Stored data entries:

Background: an optimization exercise with open tools, aiming at small area. Do not read the settings as production practice. The RTL was checked by simulation tests, not by an equivalence proof against the original design. The clock port is modelled as an ideal driver; clocking choices that lean on that would not hold on a real chip. Power and IR drop assume default switching activity.

==> flow/design.v <==
module rf_aoi222 (
  input  logic a1, a2, b1, b2, c1, c2,
  output logic y
);
  assign y = ~((a1 & a2) | (b1 & b2) | (c1 & c2));
endmodule
module rf_inv (
  input  logic a,
  output logic y
);
  assign y = ~a;
endmodule
module rf_nand4 (
  input  logic a, b, c, d,
  output logic y
);
  assign y = ~(a & b & c & d);
endmodule
module rf_nand3 (
  input  logic a, b, c,
  output logic y
);
  assign y = ~(a & b & c);
endmodule
module rf_or3 (
  input  logic a, b, c,
  output logic y
);
  assign y = a | b | c;
endmodule
module rf_rdbit (
  input  logic [32:0] sel,
  input  logic [32:0] d,
  output logic        y
);
  logic [10:0] g;
  logic [2:0]  h;
  for (genvar k = 0; k < 11; k++) begin : g_aoi
    rf_aoi222 u (.a1(sel[3*k]), .a2(d[3*k]), .b1(sel[3*k+1]), .b2(d[3*k+1]),
                 .c1(sel[3*k+2]), .c2(d[3*k+2]), .y(g[k]));
  end
  rf_nand4 u_n0 (.a(g[0]), .b(g[1]), .c(g[2]),  .d(g[3]), .y(h[0]));
  rf_nand4 u_n1 (.a(g[4]), .b(g[5]), .c(g[6]),  .d(g[7]), .y(h[1]));
  rf_nand3 u_n2 (.a(g[8]), .b(g[9]), .c(g[10]),           .y(h[2]));
  rf_or3   u_o  (.a(h[0]), .b(h[1]), .c(h[2]), .y(y));
endmodule
module reg_file_mp #(
  parameter int DATA_WIDTH = 32,
  parameter int ADDR_WIDTH = 5,
  parameter int NUM_RD     = 2,
  parameter int NUM_WR     = 2,
  parameter int BYPASS     = 1,
  parameter int RD_LATENCY = 0,
  parameter int ZERO_REG   = 1
) (
  input  logic                         clk,
  input  logic                         rst,
  input  logic [NUM_WR-1:0]            wr_en,
  input  logic [NUM_WR*ADDR_WIDTH-1:0] wr_addr,
  input  logic [NUM_WR*DATA_WIDTH-1:0] wr_data,
  input  logic [NUM_RD*ADDR_WIDTH-1:0] rd_addr,
  output logic [NUM_RD*DATA_WIDTH-1:0] rd_data,
  output logic [NUM_RD-1:0]            rd_busy,
  input  logic                         sb_set_en,
  input  logic [ADDR_WIDTH-1:0]        sb_set_addr,
  input  logic                         sb_flush
);
  localparam int DEPTH = 1 << ADDR_WIDTH;
  localparam int AW    = ADDR_WIDTH;
  localparam int DW    = DATA_WIDTH;
  logic [AW-1:0] wa0, wa1;
  logic [DW-1:0] wd0, wd1, wd0_n, wd1_n;
  assign wa0   = wr_addr[0 +: AW];
  assign wa1   = wr_addr[AW +: AW];
  assign wd0   = wr_data[0 +: DW];
  assign wd1   = wr_data[DW +: DW];
  assign wd0_n = ~wd0;
  assign wd1_n = ~wd1;
  logic [DEPTH-1:1] we0, we1, wclr, hold, sset;
  always_comb begin
    for (int r = 1; r < DEPTH; r++) begin
      we1[r]  = wr_en[1] && (wa1 == AW'(r));
      we0[r]  = wr_en[0] && (wa0 == AW'(r)) && !we1[r];
      wclr[r] = we0[r] || we1[r];
      hold[r] = !wclr[r];
      sset[r] = sb_set_en && (sb_set_addr == AW'(r));
    end
  end
  logic [DW-1:0]    regs     [1:DEPTH-1];
  logic [DW-1:0]    regs_nxt [1:DEPTH-1];
  logic [DEPTH-1:1] valid_q, busy_q;
  logic [DEPTH-1:0] valid, busy;
  for (genvar r = 1; r < DEPTH; r++) begin : g_row
    for (genvar k = 0; k < DW; k++) begin : g_bit
      logic q_n;
      rf_inv    u_inv (.a(regs[r][k]), .y(q_n));
      rf_aoi222 u_nxt (.a1(we1[r]), .a2(wd1_n[k]), .b1(we0[r]), .b2(wd0_n[k]),
                       .c1(hold[r]), .c2(q_n), .y(regs_nxt[r][k]));
    end
    always_ff @(posedge clk) regs[r] <= regs_nxt[r];
    always_ff @(posedge clk or posedge rst) begin
      if (rst)          valid_q[r] <= 1'b0;
      else if (wclr[r]) valid_q[r] <= 1'b1;
    end
    always_ff @(posedge clk or posedge rst) begin
      if (rst) busy_q[r] <= 1'b0;
      else     busy_q[r] <= sset[r] || (busy_q[r] && !sb_flush && !wclr[r]);
    end
  end
  assign valid = {valid_q, 1'b0};
  assign busy  = {busy_q, 1'b0};
  for (genvar i = 0; i < NUM_RD; i++) begin : g_rd
    logic [AW-1:0]    ra;
    logic             hit1, hit0, byp1, byp0, nbyp;
    logic [DEPTH-1:1] dec;
    logic [32:0]      sel;
    assign ra   = rd_addr[i*AW +: AW];
    assign hit1 = wr_en[1] && (wa1 == ra);
    assign hit0 = wr_en[0] && (wa0 == ra);
    assign nbyp = !hit1 && !hit0;
    assign byp1 = (ra != '0) && hit1;
    assign byp0 = (ra != '0) && hit0 && !hit1;
    always_comb begin
      for (int r = 1; r < DEPTH; r++) dec[r] = (ra == AW'(r));
    end
    assign sel = {byp0, byp1, dec & valid_q & {(DEPTH-1){nbyp}}};
    for (genvar k = 0; k < DW; k++) begin : g_bit
      logic [32:0] d;
      for (genvar r = 1; r < DEPTH; r++) begin : g_d
        assign d[r-1] = regs[r][k];
      end
      assign d[31] = wd1[k];
      assign d[32] = wd0[k];
      rf_rdbit u_bit (.sel(sel), .d(d), .y(rd_data[i*DW + k]));
    end
    assign rd_busy[i] = nbyp && |(dec & busy_q);
  end
endmodule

■ **Instructions to follow**:
Output all of the data in full, exactly as given.

■ **Answer to the problem**:
Background: an optimization exercise with open tools, aiming at small area. Do not read the settings as production practice. The RTL was checked by simulation tests, not by an equivalence proof against the original design. The clock port is modelled as an ideal driver; clocking choices that lean on that would not hold on a real chip. Power and IR drop assume default switching activity.

==> flow/design.v <==
module rf_aoi222 (
  input  logic a1, a2, b1, b2, c1, c2,
  output logic y
);
  assign y = ~((a1 & a2) | (b1 & b2) | (c1 & c2));
endmodule
module rf_inv (
  input  logic a,
  output logic y
);
  assign y = ~a;
endmodule
module rf_nand4 (
  input  logic a, b, c, d,
  output logic y
);
  assign y = ~(a & b & c & d);
endmodule
module rf_nand3 (
  input  logic a, b, c,
  output logic y
);
  assign y = ~(a & b & c);
endmodule
module rf_or3 (
  input  logic a, b, c,
  output logic y
);
  assign y = a | b | c;
endmodule
module rf_rdbit (
  input  logic [32:0] sel,
  input  logic [32:0] d,
  output logic        y
);
  logic [10:0] g;
  logic [2:0]  h;
  for (genvar k = 0; k < 11; k++) begin : g_aoi
    rf_aoi222 u (.a1(sel[3*k]), .a2(d[3*k]), .b1(sel[3*k+1]), .b2(d[3*k+1]),
                 .c1(sel[3*k+2]), .c2(d[3*k+2]), .y(g[k]));
  end
  rf_nand4 u_n0 (.a(g[0]), .b(g[1]), .c(g[2]),  .d(g[3]), .y(h[0]));
  rf_nand4 u_n1 (.a(g[4]), .b(g[5]), .c(g[6]),  .d(g[7]), .y(h[1]));
  rf_nand3 u_n2 (.a(g[8]), .b(g[9]), .c(g[10]),           .y(h[2]));
  rf_or3   u_o  (.a(h[0]), .b(h[1]), .c(h[2]), .y(y));
endmodule
module reg_file_mp #(
  parameter int DATA_WIDTH = 32,
  parameter int ADDR_WIDTH = 5,
  parameter int NUM_RD     = 2,
  parameter int NUM_WR     = 2,
  parameter int BYPASS     = 1,
  parameter int RD_LATENCY = 0,
  parameter int ZERO_REG   = 1
) (
  input  logic                         clk,
  input  logic                         rst,
  input  logic [NUM_WR-1:0]            wr_en,
  input  logic [NUM_WR*ADDR_WIDTH-1:0] wr_addr,
  input  logic [NUM_WR*DATA_WIDTH-1:0] wr_data,
  input  logic [NUM_RD*ADDR_WIDTH-1:0] rd_addr,
  output logic [NUM_RD*DATA_WIDTH-1:0] rd_data,
  output logic [NUM_RD-1:0]            rd_busy,
  input  logic                         sb_set_en,
  input  logic [ADDR_WIDTH-1:0]        sb_set_addr,
  input  logic                         sb_flush
);
  localparam int DEPTH = 1 << ADDR_WIDTH;
  localparam int AW    = ADDR_WIDTH;
  localparam int DW    = DATA_WIDTH;
  logic [AW-1:0] wa0, wa1;
  logic [DW-1:0] wd0, wd1, wd0_n, wd1_n;
  assign wa0   = wr_addr[0 +: AW];
  assign wa1   = wr_addr[AW +: AW];
  assign wd0   = wr_data[0 +: DW];
  assign wd1   = wr_data[DW +: DW];
  assign wd0_n = ~wd0;
  assign wd1_n = ~wd1;
  logic [DEPTH-1:1] we0, we1, wclr, hold, sset;
  always_comb begin
    for (int r = 1; r < DEPTH; r++) begin
      we1[r]  = wr_en[1] && (wa1 == AW'(r));
      we0[r]  = wr_en[0] && (wa0 == AW'(r)) && !we1[r];
      wclr[r] = we0[r] || we1[r];
      hold[r] = !wclr[r];
      sset[r] = sb_set_en && (sb_set_addr == AW'(r));
    end
  end
  logic [DW-1:0]    regs     [1:DEPTH-1];
  logic [DW-1:0]    regs_nxt [1:DEPTH-1];
  logic [DEPTH-1:1] valid_q, busy_q;
  logic [DEPTH-1:0] valid, busy;
  for (genvar r = 1; r < DEPTH; r++) begin : g_row
    for (genvar k = 0; k < DW; k++) begin : g_bit
      logic q_n;
      rf_inv    u_inv (.a(regs[r][k]), .y(q_n));
      rf_aoi222 u_nxt (.a1(we1[r]), .a2(wd1_n[k]), .b1(we0[r]), .b2(wd0_n[k]),
                       .c1(hold[r]), .c2(q_n), .y(regs_nxt[r][k]));
    end
    always_ff @(posedge clk) regs[r] <= regs_nxt[r];
    always_ff @(posedge clk or posedge rst) begin
      if (rst)          valid_q[r] <= 1'b0;
      else if (wclr[r]) valid_q[r] <= 1'b1;
    end
    always_ff @(posedge clk or posedge rst) begin
      if (rst) busy_q[r] <= 1'b0;
      else     busy_q[r] <= sset[r] || (busy_q[r] && !sb_flush && !wclr[r]);
    end
  end
  assign valid = {valid_q, 1'b0};
  assign busy  = {busy_q, 1'b0};
  for (genvar i = 0; i < NUM_RD; i++) begin : g_rd
    logic [AW-1:0]    ra;
    logic             hit1, hit0, byp1, byp0, nbyp;
    logic [DEPTH-1:1] dec;
    logic [32:0]      sel;
    assign ra   = rd_addr[i*AW +: AW];
    assign hit1 = wr_en[1] && (wa1 == ra);
    assign hit0 = wr_en[0] && (wa0 == ra);
    assign nbyp = !hit1 && !hit0;
    assign byp1 = (ra != '0) && hit1;
    assign byp0 = (ra != '0) && hit0 && !hit1;
    always_comb begin
      for (int r = 1; r < DEPTH; r++) dec[r] = (ra == AW'(r));
    end
    assign sel = {byp0, byp1, dec & valid_q & {(DEPTH-1){nbyp}}};
    for (genvar k = 0; k < DW; k++) begin : g_bit
      logic [32:0] d;
      for (genvar r = 1; r < DEPTH; r++) begin : g_d
        assign d[r-1] = regs[r][k];
      end
      assign d[31] = wd1[k];
      assign d[32] = wd0[k];
      rf_rdbit u_bit (.sel(sel), .d(d), .y(rd_data[i*DW + k]));
    end
    assign rd_busy[i] = nbyp && |(dec & busy_q);
  end
endmodule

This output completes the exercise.